● **WHAT YOU HAVE TO DO**:
The material below contains a line with "u_line.tx_o$_SDFF_PP1_ | 120 | 11 |" and a line with "kind | cells | cell delay [ps]". Copy exactly those two lines and all lines between them.

● **EXTRACTED RECORDS**:
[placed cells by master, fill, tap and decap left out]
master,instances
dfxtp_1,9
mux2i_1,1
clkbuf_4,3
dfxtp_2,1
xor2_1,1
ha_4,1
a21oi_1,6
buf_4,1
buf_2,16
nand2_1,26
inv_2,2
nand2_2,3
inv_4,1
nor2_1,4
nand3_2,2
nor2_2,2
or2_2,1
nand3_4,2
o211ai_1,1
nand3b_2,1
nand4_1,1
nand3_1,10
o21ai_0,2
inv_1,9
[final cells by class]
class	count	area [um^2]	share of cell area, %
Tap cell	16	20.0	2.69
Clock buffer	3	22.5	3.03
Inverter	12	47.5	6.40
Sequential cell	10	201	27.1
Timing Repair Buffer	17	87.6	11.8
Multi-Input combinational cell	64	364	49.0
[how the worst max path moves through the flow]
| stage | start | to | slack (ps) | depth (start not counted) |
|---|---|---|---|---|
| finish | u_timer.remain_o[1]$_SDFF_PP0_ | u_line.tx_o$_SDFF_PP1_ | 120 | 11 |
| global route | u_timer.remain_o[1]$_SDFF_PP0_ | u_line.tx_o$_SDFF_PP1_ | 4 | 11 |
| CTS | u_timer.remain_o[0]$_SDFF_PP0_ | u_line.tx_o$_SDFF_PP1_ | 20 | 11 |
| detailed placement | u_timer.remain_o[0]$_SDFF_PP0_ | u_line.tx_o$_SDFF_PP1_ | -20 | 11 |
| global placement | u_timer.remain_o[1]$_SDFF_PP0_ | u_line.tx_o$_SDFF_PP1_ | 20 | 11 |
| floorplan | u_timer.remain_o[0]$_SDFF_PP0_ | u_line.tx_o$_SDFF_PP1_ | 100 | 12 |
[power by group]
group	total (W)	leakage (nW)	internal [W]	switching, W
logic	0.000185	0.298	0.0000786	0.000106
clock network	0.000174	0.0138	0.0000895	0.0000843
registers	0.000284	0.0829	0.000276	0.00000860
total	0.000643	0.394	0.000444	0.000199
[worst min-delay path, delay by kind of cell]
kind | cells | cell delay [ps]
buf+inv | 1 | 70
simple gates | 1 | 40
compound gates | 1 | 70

● **EXERCISE RESULT**:
| finish | u_timer.remain_o[1]$_SDFF_PP0_ | u_line.tx_o$_SDFF_PP1_ | 120 | 11 |
| global route | u_timer.remain_o[1]$_SDFF_PP0_ | u_line.tx_o$_SDFF_PP1_ | 4 | 11 |
| CTS | u_timer.remain_o[0]$_SDFF_PP0_ | u_line.tx_o$_SDFF_PP1_ | 20 | 11 |
| detailed placement | u_timer.remain_o[0]$_SDFF_PP0_ | u_line.tx_o$_SDFF_PP1_ | -20 | 11 |
| global placement | u_timer.remain_o[1]$_SDFF_PP0_ | u_line.tx_o$_SDFF_PP1_ | 20 | 11 |
| floorplan | u_timer.remain_o[0]$_SDFF_PP0_ | u_line.tx_o$_SDFF_PP1_ | 100 | 12 |
[power by group]
group	total (W)	leakage (nW)	internal [W]	switching, W
logic	0.000185	0.298	0.0000786	0.000106
clock network	0.000174	0.0138	0.0000895	0.0000843
registers	0.000284	0.0829	0.000276	0.00000860
total	0.000643	0.394	0.000444	0.000199
[worst min-delay path, delay by kind of cell]
kind | cells | cell delay [ps]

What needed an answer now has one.